_Task statement:_ Report, as a single figure, how many lines in the records below include "typedef".

Stored dataset items
────
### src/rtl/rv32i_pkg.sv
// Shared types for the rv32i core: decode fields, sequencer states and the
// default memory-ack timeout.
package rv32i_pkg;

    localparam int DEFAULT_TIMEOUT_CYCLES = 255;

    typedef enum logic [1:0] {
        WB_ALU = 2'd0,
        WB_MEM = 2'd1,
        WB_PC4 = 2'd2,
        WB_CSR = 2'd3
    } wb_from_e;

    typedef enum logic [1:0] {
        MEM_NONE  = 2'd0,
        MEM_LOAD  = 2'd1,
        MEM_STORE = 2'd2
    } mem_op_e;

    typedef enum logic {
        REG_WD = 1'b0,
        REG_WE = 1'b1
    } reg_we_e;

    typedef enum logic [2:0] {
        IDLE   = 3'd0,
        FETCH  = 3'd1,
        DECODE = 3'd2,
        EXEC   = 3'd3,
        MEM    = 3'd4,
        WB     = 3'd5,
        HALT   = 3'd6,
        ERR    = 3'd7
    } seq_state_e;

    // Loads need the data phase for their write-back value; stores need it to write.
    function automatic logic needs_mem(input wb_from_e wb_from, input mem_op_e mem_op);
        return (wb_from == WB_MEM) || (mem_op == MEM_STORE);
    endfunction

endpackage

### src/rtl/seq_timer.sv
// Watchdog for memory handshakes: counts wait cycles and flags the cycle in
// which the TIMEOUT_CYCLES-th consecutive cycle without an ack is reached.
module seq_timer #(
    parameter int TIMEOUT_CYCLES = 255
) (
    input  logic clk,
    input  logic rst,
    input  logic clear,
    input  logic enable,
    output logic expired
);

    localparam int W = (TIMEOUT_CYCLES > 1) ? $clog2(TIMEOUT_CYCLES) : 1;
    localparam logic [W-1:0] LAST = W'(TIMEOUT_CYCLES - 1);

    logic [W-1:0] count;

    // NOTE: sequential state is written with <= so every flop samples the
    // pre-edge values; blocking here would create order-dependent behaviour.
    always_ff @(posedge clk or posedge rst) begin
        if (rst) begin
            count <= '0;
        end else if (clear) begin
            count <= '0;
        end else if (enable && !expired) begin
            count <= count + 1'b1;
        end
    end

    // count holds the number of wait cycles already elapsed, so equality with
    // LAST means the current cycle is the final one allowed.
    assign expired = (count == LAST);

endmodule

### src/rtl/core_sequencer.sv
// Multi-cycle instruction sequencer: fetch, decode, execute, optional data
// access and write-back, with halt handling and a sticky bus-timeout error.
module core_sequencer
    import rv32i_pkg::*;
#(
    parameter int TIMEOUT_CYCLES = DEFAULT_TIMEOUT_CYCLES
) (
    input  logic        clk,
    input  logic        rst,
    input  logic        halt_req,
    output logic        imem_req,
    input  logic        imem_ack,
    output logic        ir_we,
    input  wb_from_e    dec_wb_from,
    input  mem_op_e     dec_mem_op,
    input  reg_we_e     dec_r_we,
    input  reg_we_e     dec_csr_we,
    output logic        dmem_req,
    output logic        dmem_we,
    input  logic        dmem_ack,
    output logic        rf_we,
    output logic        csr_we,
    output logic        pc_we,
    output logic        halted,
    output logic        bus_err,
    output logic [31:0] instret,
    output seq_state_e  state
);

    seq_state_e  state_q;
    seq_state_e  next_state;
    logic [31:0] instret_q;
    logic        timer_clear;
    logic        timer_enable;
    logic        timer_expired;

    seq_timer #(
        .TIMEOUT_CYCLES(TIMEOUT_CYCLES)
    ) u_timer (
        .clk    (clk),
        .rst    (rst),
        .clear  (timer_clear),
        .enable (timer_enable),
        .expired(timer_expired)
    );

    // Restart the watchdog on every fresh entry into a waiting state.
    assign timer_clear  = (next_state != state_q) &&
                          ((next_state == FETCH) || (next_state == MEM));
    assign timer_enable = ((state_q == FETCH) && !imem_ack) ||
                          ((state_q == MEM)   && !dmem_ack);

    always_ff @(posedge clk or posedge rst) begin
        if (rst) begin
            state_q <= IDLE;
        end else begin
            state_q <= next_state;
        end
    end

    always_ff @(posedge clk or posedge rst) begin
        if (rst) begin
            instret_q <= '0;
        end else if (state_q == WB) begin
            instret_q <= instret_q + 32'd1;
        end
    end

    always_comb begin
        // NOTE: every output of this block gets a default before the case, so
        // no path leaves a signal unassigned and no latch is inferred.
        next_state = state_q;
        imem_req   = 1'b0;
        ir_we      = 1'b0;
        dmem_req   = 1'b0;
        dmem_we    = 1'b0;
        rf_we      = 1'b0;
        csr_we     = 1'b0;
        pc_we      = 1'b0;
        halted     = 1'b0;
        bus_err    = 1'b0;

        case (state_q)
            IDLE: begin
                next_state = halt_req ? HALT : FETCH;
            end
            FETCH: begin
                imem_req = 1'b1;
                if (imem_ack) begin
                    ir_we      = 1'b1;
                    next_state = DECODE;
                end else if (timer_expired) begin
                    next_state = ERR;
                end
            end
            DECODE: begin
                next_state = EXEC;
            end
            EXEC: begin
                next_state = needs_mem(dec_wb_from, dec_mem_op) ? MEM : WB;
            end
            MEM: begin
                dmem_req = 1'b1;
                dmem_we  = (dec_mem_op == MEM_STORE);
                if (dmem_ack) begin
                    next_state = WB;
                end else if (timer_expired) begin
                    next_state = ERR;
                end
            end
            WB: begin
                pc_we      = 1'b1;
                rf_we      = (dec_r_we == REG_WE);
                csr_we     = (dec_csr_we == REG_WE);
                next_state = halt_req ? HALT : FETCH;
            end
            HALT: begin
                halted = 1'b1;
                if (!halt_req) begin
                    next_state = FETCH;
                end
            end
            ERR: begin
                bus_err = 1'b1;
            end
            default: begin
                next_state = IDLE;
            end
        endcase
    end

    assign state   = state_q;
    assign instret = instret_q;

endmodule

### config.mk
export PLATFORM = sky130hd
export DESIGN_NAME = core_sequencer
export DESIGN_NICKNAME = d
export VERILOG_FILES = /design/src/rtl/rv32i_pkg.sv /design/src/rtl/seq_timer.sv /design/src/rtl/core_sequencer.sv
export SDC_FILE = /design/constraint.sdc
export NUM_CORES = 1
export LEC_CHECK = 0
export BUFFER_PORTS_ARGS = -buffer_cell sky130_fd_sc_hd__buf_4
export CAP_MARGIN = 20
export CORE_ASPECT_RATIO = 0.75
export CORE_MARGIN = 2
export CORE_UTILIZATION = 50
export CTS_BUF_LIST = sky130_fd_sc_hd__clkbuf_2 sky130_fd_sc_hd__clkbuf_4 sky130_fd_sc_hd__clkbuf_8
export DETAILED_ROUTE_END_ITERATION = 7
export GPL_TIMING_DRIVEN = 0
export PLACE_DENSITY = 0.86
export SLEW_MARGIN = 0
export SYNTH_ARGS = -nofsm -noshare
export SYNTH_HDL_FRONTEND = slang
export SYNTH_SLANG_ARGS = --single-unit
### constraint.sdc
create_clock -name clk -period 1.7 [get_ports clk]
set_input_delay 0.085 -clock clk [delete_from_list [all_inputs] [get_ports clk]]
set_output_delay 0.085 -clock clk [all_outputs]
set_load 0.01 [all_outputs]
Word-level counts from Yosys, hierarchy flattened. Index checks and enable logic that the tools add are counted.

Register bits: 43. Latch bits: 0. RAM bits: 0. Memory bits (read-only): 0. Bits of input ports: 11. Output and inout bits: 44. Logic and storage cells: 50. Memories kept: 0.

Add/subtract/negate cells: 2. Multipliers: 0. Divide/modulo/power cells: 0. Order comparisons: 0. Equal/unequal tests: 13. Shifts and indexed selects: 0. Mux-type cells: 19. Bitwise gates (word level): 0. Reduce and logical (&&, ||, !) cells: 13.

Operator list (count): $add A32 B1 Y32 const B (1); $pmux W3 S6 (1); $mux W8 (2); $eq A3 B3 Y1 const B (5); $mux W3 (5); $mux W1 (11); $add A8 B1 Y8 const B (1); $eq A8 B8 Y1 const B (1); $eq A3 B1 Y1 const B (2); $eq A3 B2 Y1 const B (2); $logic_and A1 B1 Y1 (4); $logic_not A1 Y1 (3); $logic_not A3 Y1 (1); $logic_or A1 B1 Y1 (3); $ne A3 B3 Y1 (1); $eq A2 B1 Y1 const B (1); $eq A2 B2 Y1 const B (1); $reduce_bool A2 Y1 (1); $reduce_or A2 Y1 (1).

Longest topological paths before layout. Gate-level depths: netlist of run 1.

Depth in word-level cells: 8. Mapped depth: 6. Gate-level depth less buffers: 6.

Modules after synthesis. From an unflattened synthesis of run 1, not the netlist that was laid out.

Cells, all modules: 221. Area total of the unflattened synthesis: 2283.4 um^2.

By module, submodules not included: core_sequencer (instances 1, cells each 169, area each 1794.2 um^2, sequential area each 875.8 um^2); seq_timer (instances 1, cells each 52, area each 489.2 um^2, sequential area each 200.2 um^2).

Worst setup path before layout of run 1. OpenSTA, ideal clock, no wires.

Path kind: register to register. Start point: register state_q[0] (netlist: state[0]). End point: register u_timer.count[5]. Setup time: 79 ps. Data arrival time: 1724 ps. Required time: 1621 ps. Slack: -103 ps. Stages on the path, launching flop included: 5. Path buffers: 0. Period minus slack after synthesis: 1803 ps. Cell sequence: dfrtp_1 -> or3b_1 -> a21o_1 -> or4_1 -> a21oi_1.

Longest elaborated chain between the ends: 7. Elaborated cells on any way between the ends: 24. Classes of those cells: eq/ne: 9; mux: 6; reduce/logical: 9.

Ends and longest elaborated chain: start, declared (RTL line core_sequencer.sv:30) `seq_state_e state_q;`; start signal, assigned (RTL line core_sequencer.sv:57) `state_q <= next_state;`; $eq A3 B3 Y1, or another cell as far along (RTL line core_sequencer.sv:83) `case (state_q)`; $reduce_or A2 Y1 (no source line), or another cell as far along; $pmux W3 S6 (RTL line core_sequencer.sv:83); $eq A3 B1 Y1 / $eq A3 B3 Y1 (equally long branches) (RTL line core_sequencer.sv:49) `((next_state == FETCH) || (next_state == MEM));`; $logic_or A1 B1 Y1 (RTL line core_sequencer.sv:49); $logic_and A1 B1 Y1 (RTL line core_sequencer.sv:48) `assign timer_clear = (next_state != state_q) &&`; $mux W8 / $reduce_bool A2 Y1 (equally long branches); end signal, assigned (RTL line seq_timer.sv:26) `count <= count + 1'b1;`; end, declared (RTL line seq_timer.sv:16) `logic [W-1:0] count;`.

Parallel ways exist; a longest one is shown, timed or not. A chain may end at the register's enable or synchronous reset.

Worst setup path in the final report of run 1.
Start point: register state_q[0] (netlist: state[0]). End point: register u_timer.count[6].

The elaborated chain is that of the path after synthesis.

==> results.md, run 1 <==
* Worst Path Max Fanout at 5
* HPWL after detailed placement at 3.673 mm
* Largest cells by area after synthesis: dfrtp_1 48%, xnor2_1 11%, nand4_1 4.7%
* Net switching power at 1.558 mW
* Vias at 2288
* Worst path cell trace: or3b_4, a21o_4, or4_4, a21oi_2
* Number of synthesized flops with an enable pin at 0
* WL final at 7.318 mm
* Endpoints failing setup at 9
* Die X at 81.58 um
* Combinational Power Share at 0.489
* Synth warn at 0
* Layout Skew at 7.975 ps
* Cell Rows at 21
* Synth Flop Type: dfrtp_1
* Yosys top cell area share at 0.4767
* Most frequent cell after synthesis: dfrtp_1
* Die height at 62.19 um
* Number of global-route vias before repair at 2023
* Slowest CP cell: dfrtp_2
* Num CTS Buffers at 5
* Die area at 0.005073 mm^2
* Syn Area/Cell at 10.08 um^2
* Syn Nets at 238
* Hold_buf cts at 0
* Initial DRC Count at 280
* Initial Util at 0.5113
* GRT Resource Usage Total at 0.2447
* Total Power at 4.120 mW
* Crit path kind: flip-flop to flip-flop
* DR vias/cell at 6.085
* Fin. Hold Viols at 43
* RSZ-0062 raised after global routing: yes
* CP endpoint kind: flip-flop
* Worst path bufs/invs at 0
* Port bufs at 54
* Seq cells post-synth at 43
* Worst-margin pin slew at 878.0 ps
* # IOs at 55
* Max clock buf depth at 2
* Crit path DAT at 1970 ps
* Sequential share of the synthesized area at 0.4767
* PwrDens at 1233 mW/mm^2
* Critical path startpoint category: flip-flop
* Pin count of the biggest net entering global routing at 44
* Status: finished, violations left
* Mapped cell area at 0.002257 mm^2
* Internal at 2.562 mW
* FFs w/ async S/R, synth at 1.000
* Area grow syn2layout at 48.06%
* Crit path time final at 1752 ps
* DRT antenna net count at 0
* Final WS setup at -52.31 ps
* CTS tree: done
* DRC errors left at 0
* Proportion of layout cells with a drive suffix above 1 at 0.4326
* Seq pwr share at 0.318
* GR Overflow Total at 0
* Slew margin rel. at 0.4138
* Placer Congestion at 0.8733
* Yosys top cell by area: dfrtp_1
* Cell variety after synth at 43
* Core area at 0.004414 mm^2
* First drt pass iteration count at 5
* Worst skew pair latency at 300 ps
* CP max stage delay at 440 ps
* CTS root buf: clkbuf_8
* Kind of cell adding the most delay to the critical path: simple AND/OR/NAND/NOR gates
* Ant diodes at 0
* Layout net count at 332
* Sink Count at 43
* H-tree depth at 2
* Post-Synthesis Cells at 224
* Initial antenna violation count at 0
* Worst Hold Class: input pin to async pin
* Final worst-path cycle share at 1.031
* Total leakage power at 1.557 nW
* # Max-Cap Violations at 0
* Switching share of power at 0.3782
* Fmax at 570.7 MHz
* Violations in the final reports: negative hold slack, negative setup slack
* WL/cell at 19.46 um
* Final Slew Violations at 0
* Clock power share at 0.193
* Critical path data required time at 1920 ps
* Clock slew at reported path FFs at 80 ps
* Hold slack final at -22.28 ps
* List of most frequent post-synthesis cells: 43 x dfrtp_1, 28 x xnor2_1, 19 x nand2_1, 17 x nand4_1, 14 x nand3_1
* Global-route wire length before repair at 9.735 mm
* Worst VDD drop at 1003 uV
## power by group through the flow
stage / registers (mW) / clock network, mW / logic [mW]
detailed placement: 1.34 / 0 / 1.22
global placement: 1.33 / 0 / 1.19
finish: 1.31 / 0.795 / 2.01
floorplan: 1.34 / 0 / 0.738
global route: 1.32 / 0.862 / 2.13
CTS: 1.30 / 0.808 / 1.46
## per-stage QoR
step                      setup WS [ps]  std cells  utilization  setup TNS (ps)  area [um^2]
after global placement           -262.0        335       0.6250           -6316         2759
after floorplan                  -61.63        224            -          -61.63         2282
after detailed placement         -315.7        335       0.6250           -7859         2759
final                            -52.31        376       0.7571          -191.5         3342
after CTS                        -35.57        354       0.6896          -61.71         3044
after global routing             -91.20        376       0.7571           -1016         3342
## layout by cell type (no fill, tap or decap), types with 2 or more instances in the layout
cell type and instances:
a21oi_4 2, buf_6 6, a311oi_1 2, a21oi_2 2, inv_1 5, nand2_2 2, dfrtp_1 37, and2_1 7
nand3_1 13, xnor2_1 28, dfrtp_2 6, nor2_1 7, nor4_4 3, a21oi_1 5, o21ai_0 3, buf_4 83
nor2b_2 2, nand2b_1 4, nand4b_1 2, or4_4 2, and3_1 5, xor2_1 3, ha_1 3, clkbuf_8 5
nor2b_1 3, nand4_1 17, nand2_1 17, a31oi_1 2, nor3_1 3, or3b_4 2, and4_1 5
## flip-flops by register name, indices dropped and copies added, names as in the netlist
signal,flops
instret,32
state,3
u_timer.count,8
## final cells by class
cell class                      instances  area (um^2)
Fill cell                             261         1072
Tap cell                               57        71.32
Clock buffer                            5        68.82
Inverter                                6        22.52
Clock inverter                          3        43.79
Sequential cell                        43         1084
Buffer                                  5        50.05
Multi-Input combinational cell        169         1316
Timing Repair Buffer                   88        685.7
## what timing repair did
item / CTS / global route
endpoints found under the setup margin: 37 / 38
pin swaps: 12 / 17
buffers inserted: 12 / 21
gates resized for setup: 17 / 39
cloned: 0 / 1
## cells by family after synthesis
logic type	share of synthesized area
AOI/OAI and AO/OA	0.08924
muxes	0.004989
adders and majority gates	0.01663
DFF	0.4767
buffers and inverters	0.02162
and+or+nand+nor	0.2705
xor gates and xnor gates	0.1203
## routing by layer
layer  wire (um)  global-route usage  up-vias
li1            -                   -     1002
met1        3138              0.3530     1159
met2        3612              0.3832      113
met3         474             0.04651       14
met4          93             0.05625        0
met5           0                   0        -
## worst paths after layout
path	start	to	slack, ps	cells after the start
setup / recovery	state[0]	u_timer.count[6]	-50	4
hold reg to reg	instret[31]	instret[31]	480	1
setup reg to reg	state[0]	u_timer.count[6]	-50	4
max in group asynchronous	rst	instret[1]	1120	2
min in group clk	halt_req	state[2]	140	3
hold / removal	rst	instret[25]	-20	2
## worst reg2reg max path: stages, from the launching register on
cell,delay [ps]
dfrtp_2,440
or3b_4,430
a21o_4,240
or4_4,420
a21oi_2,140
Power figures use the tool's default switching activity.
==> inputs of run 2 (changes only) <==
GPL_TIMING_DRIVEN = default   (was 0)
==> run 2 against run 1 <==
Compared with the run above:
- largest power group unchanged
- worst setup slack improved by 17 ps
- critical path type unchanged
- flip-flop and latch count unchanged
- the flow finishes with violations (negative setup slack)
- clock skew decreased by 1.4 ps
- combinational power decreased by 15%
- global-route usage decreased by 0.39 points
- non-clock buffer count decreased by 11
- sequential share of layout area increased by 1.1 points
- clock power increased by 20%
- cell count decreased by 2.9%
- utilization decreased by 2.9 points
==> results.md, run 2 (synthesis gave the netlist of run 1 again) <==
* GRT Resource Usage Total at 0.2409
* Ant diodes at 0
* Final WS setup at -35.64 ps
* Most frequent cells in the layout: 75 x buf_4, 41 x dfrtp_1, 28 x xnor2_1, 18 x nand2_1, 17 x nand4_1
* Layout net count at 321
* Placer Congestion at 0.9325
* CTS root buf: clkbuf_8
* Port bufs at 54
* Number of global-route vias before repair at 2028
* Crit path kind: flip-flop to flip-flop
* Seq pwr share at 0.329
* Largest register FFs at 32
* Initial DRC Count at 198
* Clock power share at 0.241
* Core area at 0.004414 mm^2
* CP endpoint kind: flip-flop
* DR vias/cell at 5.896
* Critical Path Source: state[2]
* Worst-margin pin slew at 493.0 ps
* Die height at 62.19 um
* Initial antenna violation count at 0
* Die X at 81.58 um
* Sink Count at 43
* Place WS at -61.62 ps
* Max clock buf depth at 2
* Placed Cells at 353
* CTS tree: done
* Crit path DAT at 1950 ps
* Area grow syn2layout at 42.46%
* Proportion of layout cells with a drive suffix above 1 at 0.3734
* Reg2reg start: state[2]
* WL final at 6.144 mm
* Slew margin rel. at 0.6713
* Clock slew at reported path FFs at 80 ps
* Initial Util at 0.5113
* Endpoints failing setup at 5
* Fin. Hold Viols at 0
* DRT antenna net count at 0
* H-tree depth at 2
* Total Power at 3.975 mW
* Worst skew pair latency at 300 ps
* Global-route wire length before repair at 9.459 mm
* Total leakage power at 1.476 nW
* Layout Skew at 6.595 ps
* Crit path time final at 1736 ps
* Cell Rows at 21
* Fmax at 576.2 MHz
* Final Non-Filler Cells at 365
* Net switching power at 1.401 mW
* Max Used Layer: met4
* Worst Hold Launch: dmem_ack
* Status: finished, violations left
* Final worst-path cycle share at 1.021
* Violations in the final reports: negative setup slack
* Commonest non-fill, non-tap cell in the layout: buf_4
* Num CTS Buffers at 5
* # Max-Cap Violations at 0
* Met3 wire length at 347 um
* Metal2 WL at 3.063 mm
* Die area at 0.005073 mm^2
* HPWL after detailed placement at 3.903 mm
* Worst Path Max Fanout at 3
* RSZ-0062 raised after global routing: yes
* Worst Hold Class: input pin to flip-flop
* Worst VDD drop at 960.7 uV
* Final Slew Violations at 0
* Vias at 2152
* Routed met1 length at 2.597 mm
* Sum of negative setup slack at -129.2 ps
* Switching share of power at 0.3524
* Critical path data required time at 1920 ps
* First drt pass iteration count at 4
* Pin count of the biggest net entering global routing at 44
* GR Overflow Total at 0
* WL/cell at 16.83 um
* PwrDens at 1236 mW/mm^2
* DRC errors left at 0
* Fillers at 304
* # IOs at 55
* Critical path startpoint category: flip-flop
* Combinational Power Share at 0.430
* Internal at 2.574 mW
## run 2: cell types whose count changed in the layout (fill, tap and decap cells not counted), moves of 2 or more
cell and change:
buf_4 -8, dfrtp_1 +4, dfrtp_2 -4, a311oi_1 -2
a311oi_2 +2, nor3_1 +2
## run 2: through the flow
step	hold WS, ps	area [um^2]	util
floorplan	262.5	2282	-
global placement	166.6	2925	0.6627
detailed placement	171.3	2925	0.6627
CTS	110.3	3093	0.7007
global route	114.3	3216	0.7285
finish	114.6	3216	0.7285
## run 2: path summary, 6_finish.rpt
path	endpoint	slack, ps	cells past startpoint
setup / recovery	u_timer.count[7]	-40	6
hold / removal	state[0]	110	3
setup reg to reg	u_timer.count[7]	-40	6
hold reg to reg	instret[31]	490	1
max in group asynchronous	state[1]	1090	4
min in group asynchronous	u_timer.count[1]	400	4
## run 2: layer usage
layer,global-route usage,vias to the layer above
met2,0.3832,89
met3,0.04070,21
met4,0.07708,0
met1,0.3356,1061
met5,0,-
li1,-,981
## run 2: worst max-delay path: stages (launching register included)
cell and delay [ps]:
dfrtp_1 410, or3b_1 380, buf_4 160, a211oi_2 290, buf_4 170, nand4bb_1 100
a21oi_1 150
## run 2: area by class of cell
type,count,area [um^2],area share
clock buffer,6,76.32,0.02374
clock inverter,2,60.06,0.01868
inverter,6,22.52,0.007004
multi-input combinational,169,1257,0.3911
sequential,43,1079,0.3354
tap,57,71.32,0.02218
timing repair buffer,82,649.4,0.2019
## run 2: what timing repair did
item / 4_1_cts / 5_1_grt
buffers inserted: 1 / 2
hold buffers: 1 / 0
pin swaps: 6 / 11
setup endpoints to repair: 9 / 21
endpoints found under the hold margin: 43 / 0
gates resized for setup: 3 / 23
────
_Reply:_ 4